Dynamic interplay of autophagy and membrane repair during Mycobacterium tuberculosis Infection.

Autophagy plays a crucial role in the host response to Mycobacterium tuberculosis (Mtb) infection, yet the dynamics and regulation of autophagy induction on Mtb-containing vacuoles (MCVs) remain only partially understood. We employed time-lapse confocal microscopy to investigate the recruitment of LC3B (LC3), a key autophagy marker, to MCVs at the single cell level with our newly developed workflow for single cell and single MCV tracking and fluorescence quantification. We show that approximately 70% of MCVs exhibited LC3 recruitment but that was lost in about 40% of those MCVs. The LC3 recruitment to MCVs displayed a high variability in timing that was independent of the size of the MCV or the bacterial burden. Most notably, the LC3-positive MCVs did not acidify, indicating that LC3 recruitment does not necessarily lead to the formation of mature autophagolysosomes. Interferon-gamma pre-treatment did not affect LC3 recruitment frequency or autophagosome acidification but increased the susceptibility of the macrophage to Mtb-induced cell death. LC3 recruitment and lysotracker staining were mutually exclusive events, alternating on some MCVs multiple times thus demonstrating a reversible aspect of the autophagy response. The LC3 recruitment was associated with galectin-3 and oxysterol-binding protein 1 staining, indicating a correlation with membrane damage and repair mechanisms. ATG7 knock-down did not impact membrane repair, suggesting that autophagy is not directly involved in this process but is coregulated by the membrane damage of MCVs.
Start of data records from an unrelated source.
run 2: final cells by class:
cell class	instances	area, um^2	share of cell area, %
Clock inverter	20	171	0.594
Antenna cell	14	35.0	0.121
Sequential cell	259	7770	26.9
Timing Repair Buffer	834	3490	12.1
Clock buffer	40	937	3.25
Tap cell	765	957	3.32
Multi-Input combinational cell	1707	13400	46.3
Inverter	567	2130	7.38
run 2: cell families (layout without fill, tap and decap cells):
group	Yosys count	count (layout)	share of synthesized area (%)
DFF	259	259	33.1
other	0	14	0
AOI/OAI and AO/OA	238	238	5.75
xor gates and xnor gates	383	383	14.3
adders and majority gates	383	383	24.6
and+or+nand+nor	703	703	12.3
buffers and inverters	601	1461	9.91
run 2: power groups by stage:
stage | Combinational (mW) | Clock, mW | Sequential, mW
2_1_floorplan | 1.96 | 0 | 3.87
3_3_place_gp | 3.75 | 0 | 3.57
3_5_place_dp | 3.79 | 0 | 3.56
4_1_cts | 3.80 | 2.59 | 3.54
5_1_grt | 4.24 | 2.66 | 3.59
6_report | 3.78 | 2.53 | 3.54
From an optimization exercise on the open Yosys and OpenROAD flow, aimed at small area, a short achievable clock period and few clock cycles; shortcuts taken in it are not production practice. Where RTL was checked, it was by simulation tests only, not by an equivalence proof against the original. Power and IR drop assume default switching activity.

==> inputs of v17 <==
Design rs_alu_top, start of the top module:
module rs_alu_top (
  input  logic             in_clk,
  input  logic             in_rst,
  input  logic             dispatch_valid,
  input  logic [2:0]       dispatch_op,
  input  logic             src_a_ready,
  input  ooo_pkg::word_t   src_a_value,
  input  ooo_pkg::tag_t    src_a_tag,
  input  logic             src_b_ready,
  input  ooo_pkg::word_t   src_b_value,
  input  ooo_pkg::tag_t    src_b_tag,
  input  logic             flags_ready,
  input  ooo_pkg::nzcv_t   flags_value,
  input  ooo_pkg::tag_t    flags_tag,
  input  logic             set_nzcv,
  input  ooo_pkg::tag_t    dst_tag,
  input  logic             bcast_valid,
  input  ooo_pkg::tag_t    bcast_tag,
  input  ooo_pkg::word_t   bcast_value,
  input  logic             bcast_set_nzcv,
  input  ooo_pkg::nzcv_t   bcast_nzcv,
  input  logic             flush,
  output logic             full,
  output logic             result_valid,
  output ooo_pkg::tag_t    result_tag,
  output ooo_pkg::word_t   result_value,
  output logic             result_set_nzcv,
  output ooo_pkg::nzcv_t   result_nzcv
);
export LEC_CHECK = 0
export ABC_CLOCK_PERIOD_IN_PS = 2000
export CAP_MARGIN = 20
export CORE_MARGIN = 2
export CORE_UTILIZATION = 40
export SETUP_SLACK_MARGIN = 5
export SLEW_MARGIN = 20
export TNS_END_PERCENT = 5
create_clock -name core_clock -period 12.0 [get_ports {in_clk}]
standard.sh (not shown) runs the stock make flow with config.mk's settings and CLKGATE_MAP_FILE= SYNTH_SCRIPT=/design/flow/synth_recipe.tcl, a recipe that flattens the netlist after the stock synthesis.
==> flow/flow/run.sh <==
#!/bin/bash
set -euo pipefail
bash standard.sh SETUP_SLACK_MARGIN=7.6 "BUFFER_PORTS_ARGS=-buffer_cell sky130_fd_sc_hd__buf_2" finish > standard_make.log 2>&1
==> v29: changes against v17 <==
Settings changed: ABC_CLOCK_PERIOD_IN_PS 2000 to 3000.
==> notes <==
- v17 went through all stages and came out clean. v29 completed without violations.
- In total power, v17 and v29 do not differ.
- In area after synthesis, v29 and v17 do not differ.
- Critical path depth is the same in v17 and v29.
- In final area, v17 and v29 do not differ.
In summary, our findings provide novel insights into the dynamic and variable nature of LC3 recruitment to the MCVs over time during Mtb infection. Our data does not support a role for autophagy in either cell-autonomous defense against Mtb or membrane repair of the MCV in human macrophages. In addition, the combined dynamics of LC3 recruitment and Lysoview staining emerged as promising markers for investigating the damage and repair processes of phagosomal membranes.